I went to Bayswater today to meet a friend. We walked through Kensington Gardens to the Victoria and Albert Museum to see some Chinese robes.
In the park we saw a flock of feral parakeets, rumoured to have been released during the filming of the African Queen , directed by John Huston and starring Katharine Hepburn and Humphrey Bogart, at Isleworth Studios in 1951.
We also saw sculptures by Anish Kapoor placed throughout the park as part of an exhibit at the Serpentine.
The parakeets and Kapoor’s reflective sculpture gave the park a futuristic flavour.
The exhibition of Chinese robes at the V&A is in the same display space as was The Supremes exhibit in 2008 and the Grace Kelly exhibit a year later. Like those shows, which attempted to show the fashions of the times, there was not much context provided.

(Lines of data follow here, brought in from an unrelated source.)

--- config.mk ---
export PLATFORM = sky130hd
export DESIGN_NAME = reset_sequencer
export DESIGN_NICKNAME = d
export VERILOG_FILES = /design/src/source/harness_pkg.sv /design/src/source/reset_sequencer.sv
export SDC_FILE = /design/constraint.sdc
export NUM_CORES = 1
export LEC_CHECK = 0
export BUFFER_PORTS_ARGS = -buffer_cell sky130_fd_sc_hd__clkbuf_2
export CORE_AREA = 2 2 39 41
export DETAILED_ROUTE_END_ITERATION = 10
export DIE_AREA = 0 0 41 43
export MAX_ROUTING_LAYER = met4
export PLACE_DENSITY_LB_ADDON = 0.1
export SLEW_MARGIN = 15
export SYNTH_ARGS = -nofsm -noshare
export SYNTH_HDL_FRONTEND = slang
export SYNTH_SLANG_ARGS = --single-unit
--- constraint.sdc ---
create_clock -name clk -period 3.1 [get_ports clk]
set_input_delay 0.31 -clock clk [delete_from_list [all_inputs] [get_ports clk]]
set_output_delay 0.31 -clock clk [all_outputs]
set_load 0.005 [all_outputs]
--- src/source/harness_pkg.sv ---
package harness_pkg;

    // Wishbone classic request as seen by the shared memory
    typedef struct packed {
        logic        cyc;
        logic        stb;
        logic        we;
        logic [31:0] addr;
        logic [31:0] data; // Write data
    } bus_req_t;

    // Reply path back to the requester
    typedef struct packed {
        logic        ack;
        logic [31:0] data; // Read data, valid with ack
    } bus_rsp_t;

    // Host command opcodes
    localparam logic [7:0] OP_WRITE   = 8'h01; // + 4 addr bytes + 4 data bytes
    localparam logic [7:0] OP_READ    = 8'h02; // + 4 addr bytes
    localparam logic [7:0] OP_RELEASE = 8'h03;
    localparam logic [7:0] OP_HOLD    = 8'h04;

    // Single byte answers
    localparam logic [7:0] RSP_OK  = 8'hAA;
    localparam logic [7:0] RSP_BAD = 8'hEE;

    // System reset stretch after rst_i falls
    localparam int RESET_CYCLES   = 20;
    localparam int RESET_CNT_BITS = $clog2(RESET_CYCLES + 1);

    // Word memory sizing, index taken from addr[11:2]
    localparam int MEM_WORDS     = 1024;
    localparam int MEM_ADDR_BITS = 10;

endpackage

--- src/source/reset_sequencer.sv ---
`timescale 1ns/100ps

module reset_sequencer import harness_pkg::*; (
    input  logic clk,
    input  logic rst_i,
    input  logic core_release_i, // One-cycle pulse from the parser
    input  logic core_hold_i,    // One-cycle pulse from the parser
    output logic sys_rst_o,
    output logic core_rst_o
);

    logic [RESET_CNT_BITS-1:0] rst_cnt_q;
    logic                      core_rst_q;

    // Counter reloads while rst_i is high, then runs down to zero
    always_ff @(posedge clk) begin
        if (rst_i) begin
            rst_cnt_q <= RESET_CNT_BITS'(RESET_CYCLES);
        end else if (rst_cnt_q != '0) begin
            rst_cnt_q <= rst_cnt_q - 1'b1;
        end
    end

    assign sys_rst_o = (rst_cnt_q != '0);

    // Core stays parked until the host explicitly lets it run
    always_ff @(posedge clk) begin
        if (rst_i || sys_rst_o) begin
            core_rst_q <= 1'b1;
        end else if (core_release_i) begin
            core_rst_q <= 1'b0;
        end else if (core_hold_i) begin
            core_rst_q <= 1'b1;
        end
    end

    assign core_rst_o = core_rst_q;

    // Parser issues at most one control action per command
    a_no_release_and_hold: assert property (
        @(posedge clk) disable iff (rst_i)
        !(core_release_i && core_hold_i)
    );

endmodule

==> impl_metrics.json, run 1 <==
{
  "status": "complete, no violations",
  "final_nets": 46,
  "synthCells": 30,
  "hold_viol": 0,
  "synth_top_family_by_area": "simple AND/OR/NAND/NOR gates",
  "post-place-ws_ns": 1.57,
  "relSlewSlack_pct": 70.9,
  "cts_tree": "built",
  "regArea_um2": 120,
  "cp.arrival_ns": 1.46,
  "viasPerCell": 4.22,
  "worstSetupEndpointType": "primary output",
  "cts-root-buf": "clkbuf_4",
  "netlist_top_cells_count": "dfxtp_1 (6), inv_1 (4), nor2_1 (4)",
  "yosysSeqAreaShare_pct": 38.7,
  "firstDrtPassIters": 2,
  "synth_compound_area_share_pct": 13.7,
  "grt_max_degree": 9,
  "areaGrowthSynthToFinish_pct": 21.8,
  "max_slew.worst_pin.slew_ns": 0.435,
  "ys.flop_type": "dfxtp_1",
  "tns_ns": 0,
  "cts_buffers": 3,
  "powerDensity_mw_per_mm2": 577,
  "synth_cell_type_count": 16,
  "cp.required_ns": 2.79,
  "crit_path_frequent_cell": "inv_1",
  "drc": 0,
  "critPathKind": "reg -> out",
  "skew_ns": 0.00268,
  "io-pin-count": 6,
  "synth_fp_nets": 36,
  "synthAdderAreaFrac_pct": 8.06,
  "htree_levels": 1,
  "cts_setup_buffers": 0,
  "clock_latency_ns": 0.24,
  "hold_path_class": "in -> reg",
  "track_usage_pct": 10.2,
  "cts_buffer_depth": 2,
  "fin_cells": 54,
  "coreArea_mm2": 0.00138,
  "antenna_found_initial": 0,
  "rsz0062_at_grt": "false",
  "yosys.area.top_type": "dfxtp_1",
  "n_fill_cell": 144,
  "antenna_left": 0,
  "path_clk_slew_ns": 0.05,
  "fp-row-count": 14,
  "worst_hold_slack_ns": 0.282,
  "cap_violations": 0,
  "async_reset_ff_share_pct": 0,
  "syn_avg_cell_area_um2": 10.3,
  "synthSimpleGateAreaFrac_pct": 21.4,
  "drive_above_1_share_pct": 34.2,
  "dp_hpwl_um": 436,
  "p_leak_nw": 0.150,
  "setup_ws_ns": 1.33,
  "synth_xor_area_share_pct": 2.82,
  "yosysMostFrequentCell": "dfxtp_1",
  "setup_viol": 0,
  "drtIter0Drc": 2,
  "placedCellCount": 51,
  "finalCritPeriodShare_pct": 57.0,
  "crit_path_start_kind": "flip-flop",
  "vias": 228,
  "netlist.area_leader.share_pct": 38.7,
  "grt_pass1_wl_um": 1080,
  "cts.sinks": 6,
  "die_h_um": 43,
  "ir_worst_vdd_uv": 162,
  "critPathTopFamily": "simple AND/OR/NAND/NOR gates",
  "min_period_ns": 1.77,
  "holdBufCountCts": 0,
  "synth_area_leaders": "dfxtp_1 (39%), ha_1 (8.1%), nor4b_4 (7.7%)",
  "synth_seq_cells": 6,
  "synth_edf_count": 0,
  "yosys_warnings": 0,
  "worstPathMaxFanout": 6,
  "critical-path-max-stage-delay_ns": 0.40,
  "maxSlewViolCount": 0,
  "worstPathCellList": "inv_1 > ha_1 > nor4b_4 > inv_1 > clkbuf_2",
  "crit_buf_inv": 3,
  "overflow": 0,
  "power_mw": 0.218,
  "first_global_vias": 256,
  "die_area_mm2": 0.00176,
  "synthMuxAreaShare_pct": 10.5,
  "routedWlPerCell_um": 10.6,
  "multi_input_area_um2": 175,
  "cts_resized": 0,
  "port_buffers": 5,
  "die_width_um": 41,
  "cp_slowest_cell": "nor4b_4",
  "synth_area_um2": 310,
  "start_util_pct": 22.4,
  "n_antenna_cell": 0,
  "wl_um": 573,
  "max_clock_freq_mhz": 566,
  "gp_congestion": 0.561
}
[power by group]
group	switching [mW]	leakage [nW]	internal, mW
sequential	0.0151	0.0496	0.0884
combinational	0.0159	0.0863	0.0239
clock	0.0307	0.0138	0.0440
[final timing paths]
| check | start | end | slack, ns | cells after the start |
|---|---|---|---|---|
| max | rst_cnt_q[0] | sys_rst_o | 1.33 | 5 |
| min | core_release_i | core_rst_o | 0.28 | 2 |
| max reg2reg | rst_cnt_q[0] | rst_cnt_q[1] | 1.59 | 4 |
| min reg2reg | core_rst_o | core_rst_o | 0.54 | 2 |
[sequential cells by signal, indices dropped and copies added, names as in the netlist]
| register | count |
|---|---|
| core_rst_o | 1 |
| rst_cnt_q | 5 |
[cell type report]
type / count / share of cell area (%)
clock buffer: 3 / 5.96
inverter: 4 / 3.97
multi-input combinational: 20 / 46.4
sequential: 6 / 31.8
tap: 16 / 5.30
timing repair buffer: 5 / 6.62
[cell families after synthesis]
| family | count (synthesis) |
|---|---|
| AND/OR/NAND/NOR | 9 |
| multiplexers | 3 |
| AO/OA/AOI/OAI | 5 |
| XOR/XNOR | 1 |
| adder cells (fa/ha/maj) | 2 |
| flip-flops | 6 |
| buffers and inverters | 4 |
[metal layers]
metal	vias up	GRT usage, %	share of wire [%]
li1	120	-	-
met1	101	11.9	51
met2	5	11.9	43
met3	2	4.71	4.2
met4	0	10.0	1.0
met5	-	-	0
[cells in the final DEF, fill, tap and decap left out]
cell type  count
dfxtp_1        6
clkbuf_2       5
inv_1          4
nor2_1         4
clkbuf_4       3
nor2b_1        2
mux2_2         2
ha_1           2
nor4b_4        1
o21ba_2        1
nor3b_1        1
mux2i_1        1
o211ai_1       1
o31ai_1        1
or4_1          1
a211oi_2       1
xnor2_1        1
o21ai_0        1
[per-stage QoR]
stage,util (%),area [um2]
final,27.3,378
after detailed placement,25.7,355
after global placement,25.7,355
after floorplan,-,310
after CTS,27.3,378
after global routing,27.3,378
(Power assumes the default switching activity.)
==> inputs of run 2 (changes only) <==
Clock period 3.1 ns to 1.52 ns, I/O delays scaled along.
==> impl_metrics.json, run 2 (same netlist as run 1, synthesis figures left out) <==
{
  "rr_startpoint": "rst_cnt_q[1]",
  "r2r-end": "rst_cnt_q[1]",
  "hold_viol": 0,
  "cts_buffers": 3,
  "n_fill_cell": 147,
  "cap_violations": 0,
  "cts-root-buf": "clkbuf_4",
  "largest-register": "rst_cnt_q",
  "n_antenna_cell": 0,
  "fp-row-count": 14,
  "multi_input_area_um2": 188,
  "cts.sinks": 6,
  "start_util_pct": 22.4,
  "layout_common_cells": "dfxtp_1 (5), clkbuf_2 (5), nor2_1 (4), buf_4 (4), clkbuf_4 (3)",
  "p_leak_nw": 0.171,
  "routedWlPerCell_um": 9.16,
  "antenna_found_initial": 0,
  "tns_ns": 0,
  "skew_ns": 0.00224,
  "drtIter0Drc": 3,
  "finalCritPeriodShare_pct": 94.2,
  "worst_hold_slack_ns": 0.118,
  "largest_reg_flops": 5,
  "busiest_layer": "met1",
  "ff2ff_setup_slack_ns": 0.18,
  "critPathCapture": "sys_rst_o",
  "io-pin-count": 6,
  "path_clk_slew_ns": 0.05,
  "cts_buffer_depth": 2,
  "max_clock_freq_mhz": 699,
  "final_area_um2": 422,
  "post-place-ws_ns": 0.188,
  "min_period_ns": 1.43,
  "port_buffers": 5,
  "setup_ws_ns": 0.0887,
  "final_nets": 50,
  "drive_above_1_share_pct": 50.0,
  "areaGrowthSynthToFinish_pct": 35.9,
  "coreArea_mm2": 0.00138,
  "status": "complete, no violations",
  "die_h_um": 43,
  "worstRegToRegCells": 5,
  "gp_congestion": 0.668,
  "powerDensity_mw_per_mm2": 1080,
  "crit_path_start_kind": "flip-flop",
  "regArea_um2": 121,
  "grt_util_met2_pct": 11.3,
  "cp.arrival_ns": 1.28,
  "maxSlewViolCount": 0,
  "grt_pass1_wl_um": 1010,
  "critPathKind": "reg -> out",
  "max_slew.worst_pin.slew_ns": 0.280,
  "first_global_vias": 248,
  "clock_latency_ns": 0.24,
  "drc": 0,
  "grt_max_degree": 9,
  "startpoint": "rst_cnt_q[1]",
  "relSlewSlack_pct": 81.3,
  "cp.required_ns": 1.37,
  "dp_hpwl_um": 407,
  "holdBufCountCts": 0,
  "wl_um": 531,
  "place_area_um2": 370,
  "die_area_mm2": 0.00176,
  "viasPerCell": 4.21,
  "track_usage_pct": 9.17,
  "grt_util_met1_pct": 11.3,
  "worstSetupEndpointType": "primary output",
  "die_width_um": 41,
  "vias": 244,
  "htree_levels": 1,
  "hold_path_class": "in -> reg",
  "use_met3_pct": 1.57,
  "overflow": 0,
  "firstDrtPassIters": 3,
  "worstPathMaxFanout": 4,
  "setup_viol": 0,
  "antenna_left": 0,
  "rsz0062_at_grt": "false",
  "ir_worst_vdd_uv": 344,
  "cts_tree": "built"
}
## run 2: cell count changes in the layout (fill, tap and decap cells not counted)
| cell | change |
|---|---|
| dfxtp_1 | -1 |
| inv_2 | +2 |
| ha_4 | +1 |
| dfxtp_2 | +1 |
| ha_1 | -1 |
| inv_1 | -2 |
| buf_4 | +4 |
[config.mk]
export PLATFORM = sky130hd
export DESIGN_NAME = bus_arbiter
export DESIGN_NICKNAME = d
export VERILOG_FILES = /design/src/source/harness_pkg.sv /design/src/source/bus_arbiter.sv
export SDC_FILE = /design/constraint.sdc
export NUM_CORES = 1
export LEC_CHECK = 0
export BUFFER_PORTS_ARGS = -buffer_cell sky130_fd_sc_hd__buf_2
export CAP_MARGIN = 20
export CORE_AREA = 5 5 114 116
export CTS_CLUSTER_DIAMETER = 60
export DETAILED_ROUTE_END_ITERATION = 8
export DIE_AREA = 0 0 119 121
export SLEW_MARGIN = 20
export SYNTH_ARGS = -nofsm -noshare
export SYNTH_HDL_FRONTEND = slang
export SYNTH_SLANG_ARGS = --single-unit
[constraint.sdc]
create_clock -name clk -period 1.52 [get_ports clk]
set_clock_uncertainty 0.1 [all_clocks]
set_input_delay 0.152 -clock clk [delete_from_list [all_inputs] [get_ports clk]]
set_output_delay 0.152 -clock clk [all_outputs]
set_load 0.1 [all_outputs]
[src/source/harness_pkg.sv]
package harness_pkg;

    // Wishbone classic request as seen by the shared memory
    typedef struct packed {
        logic        cyc;
        logic        stb;
        logic        we;
        logic [31:0] addr;
        logic [31:0] data; // Write data
    } bus_req_t;

    // Reply path back to the requester
    typedef struct packed {
        logic        ack;
        logic [31:0] data; // Read data, valid with ack
    } bus_rsp_t;

    // Host command opcodes
    localparam logic [7:0] OP_WRITE   = 8'h01; // + 4 addr bytes + 4 data bytes
    localparam logic [7:0] OP_READ    = 8'h02; // + 4 addr bytes
    localparam logic [7:0] OP_RELEASE = 8'h03;
    localparam logic [7:0] OP_HOLD    = 8'h04;

    // Single byte answers
    localparam logic [7:0] RSP_OK  = 8'hAA;
    localparam logic [7:0] RSP_BAD = 8'hEE;

    // System reset stretch after rst_i falls
    localparam int RESET_CYCLES   = 20;
    localparam int RESET_CNT_BITS = $clog2(RESET_CYCLES + 1);

    // Word memory sizing, index taken from addr[11:2]
    localparam int MEM_WORDS     = 1024;
    localparam int MEM_ADDR_BITS = 10;

endpackage

[src/source/bus_arbiter.sv]
`timescale 1ns/100ps

module bus_arbiter import harness_pkg::*; (
    input  logic     clk,
    input  logic     rst_i,
    input  bus_req_t host_req_i,
    output bus_rsp_t host_rsp_o,
    input  bus_req_t core_req_i,
    output bus_rsp_t core_rsp_o,
    output bus_req_t mem_req_o,
    input  bus_rsp_t mem_rsp_i
);

    logic busy_q;       // Grant locked until memory ack
    logic grant_core_q;
    logic last_core_q;  // Side served most recently
    logic host_want;
    logic core_want;
    logic pick_core;

    assign host_want = host_req_i.cyc && host_req_i.stb;
    assign core_want = core_req_i.cyc && core_req_i.stb;

    // On contention the side not served last wins
    assign pick_core = (host_want && core_want) ? !last_core_q : core_want;

    always_ff @(posedge clk) begin
        if (rst_i) begin
            busy_q       <= 1'b0;
            grant_core_q <= 1'b0;
            last_core_q  <= 1'b0;
        end else if (busy_q) begin
            if (mem_rsp_i.ack) begin
                busy_q      <= 1'b0;
                last_core_q <= grant_core_q;
            end
        end else if (host_want || core_want) begin
            busy_q       <= 1'b1;
            grant_core_q <= pick_core;
        end
    end

    always_comb begin
        mem_req_o = '0;
        if (busy_q) mem_req_o = grant_core_q ? core_req_i : host_req_i;
    end

    // Read data fans out, ack only to the granted side
    assign host_rsp_o = '{ack: mem_rsp_i.ack && busy_q && !grant_core_q, data: mem_rsp_i.data};
    assign core_rsp_o = '{ack: mem_rsp_i.ack && busy_q && grant_core_q, data: mem_rsp_i.data};

    // Granted side keeps its request up until the ack arrives
    a_grant_held: assert property (
        @(posedge clk) disable iff (rst_i)
        busy_q |-> (grant_core_q ? core_want : host_want)
    );

endmodule

==> results.json, run 1 <==
{
  "ant_nets": 0,
  "ys_ff_latch": 3,
  "htreeDepth": 1,
  "yosysWarningCount": 0,
  "reg2reg_from": "busy_q",
  "slew_violations": 0,
  "worst_slack_ps": -137,
  "cts.path.max_buffers": 2,
  "num_io_pins": 302,
  "cts_hold_buf": 0,
  "n_antenna_cell": 0,
  "clkSlewWorstSetupHoldPaths_ps": 30,
  "ir_drop_v": 0.000469,
  "grt_antenna_before_repair": 0,
  "cp_data_required_time_ps": 1270,
  "syn_inst": 229,
  "grt_max_degree": 40,
  "overflow": 0,
  "p_per_area_mw_per_mm2": 672,
  "hold_depth": 3,
  "core_sq_mm": 0.0118,
  "hold_end": "last_core_q",
  "hold_ws_ps": 137,
  "drt_pre_antenna_iters": 3,
  "port_buffers": 205,
  "syn_nets": 398,
  "hp-start": "rst_i",
  "clockRootBuffer": "clkbuf_16",
  "cp_max_fo": 8,
  "dieHeight_um": 121,
  "die_w_um": 119,
  "slowest_delay_ps": 370,
  "numCtsBuffers": 3,
  "rrSetupSlack_ps": 320,
  "dr_total_vias": 2075,
  "via_per_inst": 4.00,
  "syn_avg_cell_area_sq_um": 8.08,
  "reg2reg_to": "busy_q",
  "post-route-min-period_ps": 1660,
  "yosysSeqAreaShare_pct": 3.25,
  "synthToLayoutAreaGrowth_pct": 132,
  "dieArea_sq_mm": 0.0144,
  "place.detailed.hpwl_um": 6390,
  "critPathArrivalTime_ps": 1400,
  "min-delay-path-class": "input port to flop",
  "path_common_cell": "buf_12",
  "fp-row-count": 40,
  "crit_slowest_cell": "dfxtp_4",
  "violations": "setup timing",
  "final_hold_viol_count": 0,
  "rsz0062_at_grt": "true",
  "critical_path_class": "flop to output port",
  "start_util_pct": 15.7,
  "fin_crit_sh_pct": 109,
  "relSlewSlack_pct": 83.6,
  "maxCapViolCount": 0,
  "wl_um": 7980,
  "place_congestion": 0.698,
  "netlist_area_sq_mm": 0.00185,
  "cts_tree": "done",
  "fin_util_pct": 36.3,
  "rr_worst_depth": 3,
  "startpoint_type": "flop",
  "drive_above_1_share_pct": 87.1,
  "max_freq_ghz": 0.604,
  "drt_iter0_drc": 33,
  "path_cells": "buf_12 -> clkbuf_16 -> mux2i_4 -> nor2b_4 -> buf_12",
  "routedWlPerCell_um": 15.4,
  "ys_types": 18,
  "setup_viol": 68,
  "drc_errors": 0,
  "tightest_slew_ps": 243,
  "clock-sinks": 3,
  "status": "finished with violations",
  "grt_pass1_vias": 2258,
  "endpoint_kind": "output port",
  "p_total_mw": 2.88,
  "grt_use_total_pct": 9.38,
  "nNetsFinal": 542,
  "power.leakage_nw": 1.79,
  "grt_pass1_wl_um": 11200,
  "clock_latency_ps": 220
}
critical path, delay by kind of cell, from the launching register on:
kind,cells,cell delay (ps)
buffers and inverters,3,490
flip-flops,1,370
multiplexers,1,190
AND/OR/NAND/NOR,1,130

There were no graphs showing the historical trajectory of the emperors, empresses and concubines who wore them. No explanation as to how they were worn or who wore them, nothing about why these particular robes were on display.
Afterwards we took the 70 bus back to Bayswater and had red wine and dinner at the King’s Head pub on the Moscow Road in Bayswater. It’s my old childhood neighbourhood.
As I walked through the bit of park behind the Tate Modern towards home, I heard a bird I’ve encountered before singing away in the dark. This time I saw it up in the trees. A black bird with a glorious song. It seems bigger and blacker than the nightingale.
After I got home, my friend texted me to say it is the anniversary of the beheading of King Charles I on Jan 30, 1649.
He was born on the 9 November 1600, tried, convicted, and executed for high treason after the second of two civil wars that occurred during his reign from 1625 to his death.
Afterwards, during the Cromwellian Interregnum, England became a commonwealth and the monarchy was not reinstated until 1660 when Charles I’s son Charles II took up the post.